Biógrafo, reportero, narrador, Carrère usa la técnica del periodista y la mirada del novelista: “Doy un tratamiento novelesco a un material real, periodístico. Uso todas las técnicas y trucos de la novela, pero en un sentido amplio escribo informes sobre lo real”. De hecho, una parte de De vidas ajenas trata sobre las deudas bancarias, pero él desdeña el papel de profeta. “No era profético”, matiza. “Estaba pasando, la gente pedía créditos para comprarse un coche con el que ir al trabajo. Como el protagonista es un juez que se dedica a eso, tuve que enterarme a fondo, y siento mucho orgullo profesional de haber podido meter esas 60 páginas tan áridas en una novela, necesité 10 o 15 versiones, pero al final conseguí que fueran claras, límpidas. Esa es mi gran voluntad cuando escribo, ser claro para que un lector no especializado pueda entender bien de lo que se habla. Hacer pedagogía con estilo es otro imperativo del periodismo”.

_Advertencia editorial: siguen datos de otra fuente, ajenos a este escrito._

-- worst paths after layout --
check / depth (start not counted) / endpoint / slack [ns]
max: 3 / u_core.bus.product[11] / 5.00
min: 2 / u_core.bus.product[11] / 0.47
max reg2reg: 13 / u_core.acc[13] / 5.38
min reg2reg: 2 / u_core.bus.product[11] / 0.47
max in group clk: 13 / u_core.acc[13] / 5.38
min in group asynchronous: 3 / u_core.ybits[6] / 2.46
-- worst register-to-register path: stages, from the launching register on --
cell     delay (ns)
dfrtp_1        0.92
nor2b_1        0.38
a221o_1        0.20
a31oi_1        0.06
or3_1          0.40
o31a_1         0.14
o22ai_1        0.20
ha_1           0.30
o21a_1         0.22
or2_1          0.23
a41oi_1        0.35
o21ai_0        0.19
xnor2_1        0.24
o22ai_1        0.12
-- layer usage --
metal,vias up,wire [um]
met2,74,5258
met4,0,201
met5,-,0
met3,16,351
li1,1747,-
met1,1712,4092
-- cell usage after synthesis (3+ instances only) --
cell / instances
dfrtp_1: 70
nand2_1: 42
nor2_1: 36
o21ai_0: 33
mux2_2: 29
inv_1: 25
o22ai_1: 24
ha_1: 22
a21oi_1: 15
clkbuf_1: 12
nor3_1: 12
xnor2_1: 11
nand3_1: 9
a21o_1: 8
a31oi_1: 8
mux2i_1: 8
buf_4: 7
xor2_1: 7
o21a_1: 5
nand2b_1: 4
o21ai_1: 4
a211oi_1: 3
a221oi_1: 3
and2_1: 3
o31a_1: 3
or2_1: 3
File: src/rtl/ifu.sv
// LemonPC instruction fetch unit: one outstanding imem read feeding a DEPTH-entry {pc, inst} FIFO.
// Define IFU_PERF_EN to build the perf_fetched/perf_flushed counters; otherwise both read 0.
`timescale 1ns/1ps
module ifu #(
  parameter logic [63:0] RESET_PC = 64'h0000_0000_8000_0000,
  parameter int          DEPTH    = 2
) (
  input  logic        clk,
  input  logic        rst_n,
  output logic        imem_req_valid,
  input  logic        imem_req_ready,
  output logic [63:0] imem_req_addr,
  input  logic        imem_resp_valid,
  input  logic [31:0] imem_resp_data,
  output logic        out_valid,
  input  logic        out_ready,
  output logic [63:0] out_pc,
  output logic [31:0] out_inst,
  input  logic        redirect_valid,
  input  logic [63:0] redirect_pc,
  output logic [31:0] perf_fetched,
  output logic [31:0] perf_flushed
);
  localparam int          PW       = $clog2(DEPTH);
  localparam logic [PW:0] CNT_FULL = (PW+1)'(DEPTH);

  typedef enum logic [1:0] {IDLE, REQ, WAIT, DRAIN} state_e;
  typedef struct packed {
    logic [63:0] pc;
    logic [31:0] inst;
  } entry_t;

  state_e              state_q, state_d;
  logic [63:0]         fetch_pc_q, fetch_pc_d;
  logic [63:0]         inflight_pc_q, inflight_pc_d;
  entry_t [DEPTH-1:0]  fifo_q, fifo_d;
  logic [PW-1:0]       rd_ptr_q, rd_ptr_d, wr_ptr_q, wr_ptr_d;
  logic [PW:0]         cnt_q, cnt_d;

  logic        req_hs, push, pop, resp_drop;
  logic [63:0] redir_pc;
  logic        unused_redir_lsb;

  assign redir_pc         = {redirect_pc[63:2], 2'b00};
  assign unused_redir_lsb = ^redirect_pc[1:0];

  // Only request when a slot is free, so a returning response can always be pushed.
  assign imem_req_valid = (state_q == REQ) && (cnt_q < CNT_FULL);
  assign imem_req_addr  = fetch_pc_q;
  assign req_hs         = imem_req_valid && imem_req_ready;

  assign out_valid = (cnt_q != '0) && !redirect_valid;
  assign out_pc    = fifo_q[rd_ptr_q].pc;
  assign out_inst  = fifo_q[rd_ptr_q].inst;
  assign pop       = out_valid && out_ready;

  assign push      = (state_q == WAIT) && imem_resp_valid && !redirect_valid;
  assign resp_drop = imem_resp_valid &&
                     ((state_q == DRAIN) || ((state_q == WAIT) && redirect_valid));

  always_comb begin
    state_d       = state_q;
    fetch_pc_d    = fetch_pc_q;
    inflight_pc_d = inflight_pc_q;
    case (state_q)
      IDLE:  state_d = REQ;
      REQ: begin
        if (req_hs) begin
          inflight_pc_d = fetch_pc_q;
          fetch_pc_d    = fetch_pc_q + 64'd4;
          state_d       = WAIT;
        end
      end
      WAIT:  if (imem_resp_valid) state_d = REQ;
      DRAIN: if (imem_resp_valid) state_d = REQ;
      default: state_d = IDLE;
    endcase
    if (redirect_valid) begin
      fetch_pc_d = redir_pc;
      case (state_q)
        REQ:   state_d = req_hs ? DRAIN : REQ;
        WAIT:  state_d = imem_resp_valid ? REQ : DRAIN;
        // A response arriving here retires the only outstanding read; nothing more to wait for.
        DRAIN: state_d = imem_resp_valid ? REQ : DRAIN;
        default: state_d = REQ;
      endcase
    end
  end

  always_comb begin
    fifo_d   = fifo_q;
    rd_ptr_d = rd_ptr_q;
    wr_ptr_d = wr_ptr_q;
    cnt_d    = cnt_q;
    if (redirect_valid) begin
      rd_ptr_d = '0;
      wr_ptr_d = '0;
      cnt_d    = '0;
    end else begin
      if (push) begin
        fifo_d[wr_ptr_q].pc   = inflight_pc_q;
        fifo_d[wr_ptr_q].inst = imem_resp_data;
        wr_ptr_d              = wr_ptr_q + 1'b1;
      end
      if (pop) rd_ptr_d = rd_ptr_q + 1'b1;
      case ({push, pop})
        2'b10:   cnt_d = cnt_q + 1'b1;
        2'b01:   cnt_d = cnt_q - 1'b1;
        default: cnt_d = cnt_q;
      endcase
    end
  end

  always_ff @(posedge clk or negedge rst_n) begin
    if (!rst_n) begin
      state_q       <= IDLE;
      fetch_pc_q    <= RESET_PC;
      inflight_pc_q <= '0;
      fifo_q        <= '0;
      rd_ptr_q      <= '0;
      wr_ptr_q      <= '0;
      cnt_q         <= '0;
    end else begin
      state_q       <= state_d;
      fetch_pc_q    <= fetch_pc_d;
      inflight_pc_q <= inflight_pc_d;
      fifo_q        <= fifo_d;
      rd_ptr_q      <= rd_ptr_d;
      wr_ptr_q      <= wr_ptr_d;
      cnt_q         <= cnt_d;
    end
  end

`ifdef IFU_PERF_EN
  logic [31:0] perf_fetched_q, perf_fetched_d;
  logic [31:0] perf_flushed_q, perf_flushed_d;

  always_comb begin
    perf_fetched_d = perf_fetched_q + {31'd0, pop};
    perf_flushed_d = perf_flushed_q + {31'd0, resp_drop};
    if (redirect_valid) perf_flushed_d = perf_flushed_d + {{(31-PW){1'b0}}, cnt_q};
  end

  always_ff @(posedge clk or negedge rst_n) begin
    if (!rst_n) begin
      perf_fetched_q <= '0;
      perf_flushed_q <= '0;
    end else begin
      perf_fetched_q <= perf_fetched_d;
      perf_flushed_q <= perf_flushed_d;
    end
  end

  assign perf_fetched = perf_fetched_q;
  assign perf_flushed = perf_flushed_q;
`else
  logic unused_resp_drop;
  assign unused_resp_drop = resp_drop;
  assign perf_fetched     = '0;
  assign perf_flushed     = '0;
`endif

endmodule

File: config.mk
export PLATFORM = sky130hd
export DESIGN_NAME = ifu
export DESIGN_NICKNAME = d
export VERILOG_FILES = /design/src/rtl/ifu.sv
export SDC_FILE = /design/constraint.sdc
export NUM_CORES = 1
export LEC_CHECK = 0
export ABC_AREA = 0
export ABC_CLOCK_PERIOD_IN_PS = 3100
export CAP_MARGIN = 0
export CORE_MARGIN = 2
export CORE_UTILIZATION = 40
export DETAILED_ROUTE_END_ITERATION = 16
export PLACE_DENSITY = 0.65
export SLEW_MARGIN = 0
export SYNTH_ARGS = -nofsm -noshare
export SYNTH_HDL_FRONTEND = slang
export SYNTH_SLANG_ARGS = --single-unit
File: constraint.sdc
create_clock -name clk -period 3.1 [get_ports clk]
set_input_delay 0.93 -clock clk [delete_from_list [all_inputs] [get_ports clk]]
set_output_delay 0.93 -clock clk [all_outputs]
set_load 0.005 [all_outputs]
# --- Word level (Yosys, flattened, before mapping) ---
# Index checks and enable logic that the tools add are counted.
word_totals:
  in_bits: 102
  reg_bits: 326
  elab_cells: 71
op_classes:
  n_eq_ne: 7
  mux: 24
  n_addsub: 5
  reduce_logical: 20
  bitwise_logic: 1
  order_cmp: 4
ops:
  columns: ["operator", "n"]
  rows:
  - ["$bwmux W192", 2]
  - ["$mux W96", 3]
  - ["$demux W96 S1", 2]
  - ["$mux W64", 3]
  - ["$add A64 B3 Y64 const B", 1]
  - ["$mux W32", 1]
  - ["$mux W2", 6]
  - ["$reduce_bool A2 Y1", 5]
  - ["$pmux W2 S2", 2]
  - ["$reduce_and A2 Y1", 4]
  - ["$logic_and A1 B1 Y1", 7]
  - ["$eq A2 B2 Y1 const B", 3]
  - ["$pmux W2 S3", 1]
  - ["$eq A2 B1 Y1 const B", 2]
  - ["$lt A1 B2 Y1 const B", 2]
  - ["$mux W1", 4]
  - ["$ne A3 B1 Y1 const B", 1]
  - ["$ne A3 B3 Y1 const B", 1]
  - ["$reduce_bool A3 Y1", 1]
  - ["$add A1 B1 Y1 const B", 2]
  - ["$add A2 B1 Y2 const B", 1]
  - ["$logic_not A2 Y1", 1]
  - ["$lt A2 B2 Y1 const B", 1]
  - ["$reduce_or A2 Y1", 1]
  - ["4 further kinds", 4]

# --- Logic depth before layout (Yosys ltp) ---
depth:
  word_depth: 6
  ltp_mapped: 8
  ltp_nobuf: 6

# --- Least setup slack after synthesis ---
# Ideal clock, no wire load.
synth_timing:
  path_kind: "input -> register"
  from: "in imem_req_ready"
  to: "reg fetch_pc_q[52], in the netlist imem_req_addr[52]"
  path_buffers: 2
  setup_ns: 0.082
  path_slack_ns: 0.109
  arrival_time_ns: 2.909
  required_ns: 3.018
  path_stages: 7
  cell_sequence: "nand4bb_4 or4_1 buf_2 or4_1 buf_2 or4_1 a31oi_1"
synth_via:
  elab_chain_len: 3
synth_lines:
  columns: ["element", "line_no", "text"]
  rows:
  - ["start: declaration", "11", "input logic imem_req_ready,"]
  - ["$logic_and A1 B1 Y1", "50", "assign req_hs = imem_req_valid && imem_req_ready;"]
  - ["$reduce_bool A2 Y1 (no source line)", null, null]
  - ["$reduce_and A2 Y1 (no source line)", null, null]
  - ["end signal: assignment", "125", "fetch_pc_q <= fetch_pc_d;"]
  - ["end: declaration", "34", "logic [63:0] fetch_pc_q, fetch_pc_d;"]
# No other way between the ends.
# A chain may end at the register's enable or synchronous reset.

# --- Final worst setup path ---
layout_timing:
  from: "reg rd_ptr_q"
  to: "out out_pc[34]"
layout_via:
  elab_chain_len: 2
layout_lines:
  columns: ["element", "line_no", "text"]
  rows:
  - ["start: declaration", "37", "logic [PW-1:0] rd_ptr_q, rd_ptr_d, wr_ptr_q, wr_ptr_d;"]
  - ["start signal: assignment", "128", "rd_ptr_q <= rd_ptr_d;"]
  - ["$mux W96 (2 in a row)", null, null]
  - ["end: declaration", "17", "output logic [63:0] out_pc,"]
# No other way between the ends. The select of a mux whose other input is x is not followed.

==> out/metrics.cfg <==
[placement]
routabilityCongestion = 0.906
dp_hpwl_um = 31200
port_buffers = 257

[routing]
routed_wl_um = 44600
num_vias = 11344
first_iter_violations = 697
postRouteAntennaNets = 0
dr.pass1.iters = 5
avgRoutedWirePerCell_um = 20.5
via_per_inst = 5.22
drc = 0

[synthesis]
ys_ff_latch = 318
syn_inst = 1360
synth_top_family_by_area = multiplexers
synthTopCellsByArea = dfrtp_1 (52%), mux2_2 (21%), nand2_1 (5.7%), buf_4 (3.4%), nand4_1 (1.9%)
ys_types = 47
synth_top_area_share_pct = 52.2
yosysSeqAreaShare_pct = 52.4
dominantRegCellSynth = dfrtp_1
syn_area_per_cell_um2 = 11.2
synth-xor-area-share_pct = 2.19
yosysWarnings = 0
synth-simple-area-share_pct = 14.2
synth-edff-count = 0
synth_compound_area_share_pct = 3.80
synth.area.mux_share_pct = 21.5
yosys.area.top_type = dfrtp_1
syn_area_mm2 = 0.0152
synthArstFlopShare_pct = 100
synth-adder-area-share_pct = 0.0824

[run]
cap_violations = 0

[global_routing]
antenna_found_initial = 2
first_global_vias = 11524
track_usage_pct = 22.2
overflow = 0
grt_max_degree = 85
grt_pass1_wl_um = 67300

[sta]
finalCriticalPeriod_ns = 3.04
hold_viol = 0
hold_slack_ns = 0.432
rsz0062_at_grt = false
fin_skew_ns = 0.0164
fin_crit_sh_pct = 98.2
max_freq_ghz = 0.329
setup_viol = 0
timing.slew.headroom_pct = 51.0
tightest_slew_ns = 0.729
slew_viol_final = 0

[floorplanning]
fp.coreArea_mm2 = 0.0375
die_w_um = 199
start_util_pct = 40.5
die_y_um = 199
dieArea_mm2 = 0.0395
ios = 328
rows = 71

[clock_tree]
clockBufferDepth = 3
cts_tree = done
cts-root-buf = clkbuf_16
cts_max_level = 2
cts-buffers-inserted = 37
hold_buffers = 0
clkSlewWorstSetupHoldPaths_ns = 0.06
clock_latency_ns = 0.52
cts_sinks = 318

[critical_path]
crit_top_cell = buf_12
cp_slowest_cell = clkdlybuf4s50_1
cp-end-kind = output port
crit_path_max_fanout = 18
required_ns = 2.17
worstPathCellList = buf_12 -> buf_12 -> mux2_2 -> clkdlybuf4s50_1
worstSetupPathType = register to output port
cp-start-kind = register
crit_arrival_ns = 2.11
cpPeakStageDelay_ns = 0.45

[cells_and_area]
area_growth_pct = 30.0
multiInputGateArea_mm2 = 0.00662
drive_above_1_share_pct = 25.3
nNetsFinal = 1742
fin_util_pct = 52.7
mostFrequentLayoutCells = dfrtp_1 (316), mux2_2 (284), clkdlybuf4s50_1 (247), nand2_1 (230), conb_1 (68)
seq_area_mm2 = 0.00796
fillCellCount = 3346
final_common_cell = dfrtp_1

[power_and_ir_drop]
irDropWorstVdd_uv = 383
clkPwrFrac_pct = 32.9
internal_power_mw = 9.45
seqPwrFrac_pct = 43.0
combPwrFrac_pct = 24.1
switchingPower_mw = 3.50
power_density_mw_per_mm2 = 656
leakagePower_nw = 9.02
swShare_pct = 27.0

[status]
status = finished, final reports clean

[hold_path]
worstHoldPathType = input port to asynchronous set/reset pin

==> registers in the layout, summed over array words and instances, names as in the netlist <==
signal,count
rd_ptr_q,1
wr_ptr_q,1
state_q,2
inflight_pc_q,62
imem_req_addr,62
fifo_q,188
cnt_q,2
==> worst paths after layout <==
path / from / endpoint / slack (ns) / cells after the start
setup / recovery: rd_ptr_q / out_pc[34] / 0.06 / 4
hold / removal: rst_n / inflight_pc_q[10] / 0.43 / 1
setup reg to reg: imem_req_addr[2] / imem_req_addr[52] / 0.29 / 6
hold reg to reg: inflight_pc_q[35] / inflight_pc_q[35] / 0.49 / 2
max in group asynchronous: rst_n / fifo_q[11] / 1.87 / 2
min in group clk: inflight_pc_q[35] / inflight_pc_q[35] / 0.49 / 2
==> power by group through the flow <==
stage                     registers (mW)  logic (mW)  clock network [mW]
final                               5.57        3.12                4.26
after global routing                5.70        3.40                4.54
after CTS                           5.57        3.16                4.36
after detailed placement            5.64        3.16                   0
after global placement              5.58        3.12                   0
after floorplan                     5.41        1.53                   0
==> cell usage after synthesis, types with 5 or more instances <==
cell and n:
nand2_1 231, xor2_1 19, o31ai_1 6, buf_1 11, nor2b_1 9, a31oi_1 15, inv_1 15, xnor2_1 19
nand3_1 34, and2_1 6, dfrtp_1 317, mux2_2 285, nor3_1 18, clkbuf_1 64, and3_1 10, buf_4 68
nand4_1 47, or4_1 10, and4_1 6, o21ai_0 55, or3_1 6, nor2_1 39, mux2i_1 5, nor4_1 26
==> critical path: cells and delay by family, from the launching register on <==
family / cells / cell delay (ns)
DFF: 1 / 0.44
muxes: 1 / 0.39
buffers and inverters: 3 / 0.76
==> logic make-up (layout without fill, tap and decap cells) <==
family / Yosys count / count (layout)
and+or+nand+nor: 452 / 452
DFF: 318 / 318
muxes: 290 / 290
buffers and inverters: 165 / 401
AOI/OAI and AO/OA: 95 / 95
xor gates and xnor gates: 38 / 38
adders and majority gates: 1 / 1
other: 1 / 69
==> layout make-up <==
type / count / area share [%]
diodes: 1 / 0.0127
clock buffers: 52 / 5.38
clock inverters: 11 / 0.596
inverters: 16 / 0.304
multi-input cells: 944 / 33.5
flip-flops and latches: 318 / 40.3
well taps: 511 / 3.24
repair buffers: 322 / 16.6
==> routing by layer <==
metal / routed length, µm / global-route usage (%) / vias up
met1: 19200 / 29.6 / 5641
li1: - / - / 5181
met3: 3480 / 5.21 / 79
met5: 13 / 0 / -
met4: 1300 / 7.10 / 2
met2: 20600 / 35.9 / 441
==> timing repair <==
action / 4_1_cts / 5_1_grt
gates resized for setup: 10 / 2
endpoints found under the setup margin: 76 / 55
setup buffers: 2 / 3
cloned: 0 / 2
==> per-stage QoR <==
| step | TNS, ns | worst slack, ns | cell area, µm² | cells | total power [mW] |
|---|---|---|---|---|---|
| 2_1_floorplan | 0 | 0.109 | 15400 | 1427 | 6.95 |
| 3_3_place_gp | -2.43 | -0.391 | 18500 | 2104 | 8.70 |
| 3_5_place_dp | -3.46 | -0.433 | 18500 | 2104 | 8.80 |
| 4_1_cts | 0 | 0.00220 | 19600 | 2169 | 13.1 |
| 5_1_grt | 0 | 0.000982 | 19700 | 2175 | 13.6 |
| 6_report | 0 | 0.0564 | 19700 | 2175 | 13.0 |
Note: power is estimated with default switching activity, not from simulation.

Pese a mezclar sin pudor su vida con su literatura, de niño Carrère no quiso ser ni reportero ni escritor, sino arponero, “arponero de ballenas” subraya. Su padre, sin embargo, se lo desaconsejó. ¿Por qué? “Porque llevaba gafas”. Y decidí ser escritor, “no periodista”. Ahora hace las dos cosas. Escribe reportajes para XXI, una revista trimestral que solo publica reportajes y “siempre está entre los libros más vendidos”: “XXI rompe los principios de los que profetizan el fin del periodismo impreso. Son artículos muy largos, no tiene publicidad, y vende 50.000 copias. Lo hace gente muy interesante, entre otros Patrick de Saint-Exupéry (sobrino nieto del autor de El Principito). Ahora acaban de abrir el debate sobre la hemorragia de lectores de periódicos”.
—¿Hay esperanza para el periodismo?
—“¿Somos los periodistas unos viejos gilipollas o seguiremos siendo necesarios? No lo sé, pero creo que la función del periodismo no solo es teclear teletipos en las webs o bombardear a los lectores con opiniones de columnistas que fingen saberlo todo de todos los temas. El reportaje tiene una función irremplazable, que consiste en mirar de cerca la realidad. No podemos limitarnos a dar discursos sobre esa realidad. Es difícil que esa función desaparezca, aunque quizá el libro lo haga si la cultura sigue siendo gratis, lo cual es una mierda para el creador y para el productor, pero no para el lector. Creo que la pulsión de contar la realidad, de dar testimonio de lo que pasa y el deseo de leer esas historias seguirá existiendo. Pero quizá hará falta buscar mucho para encontrarlos”.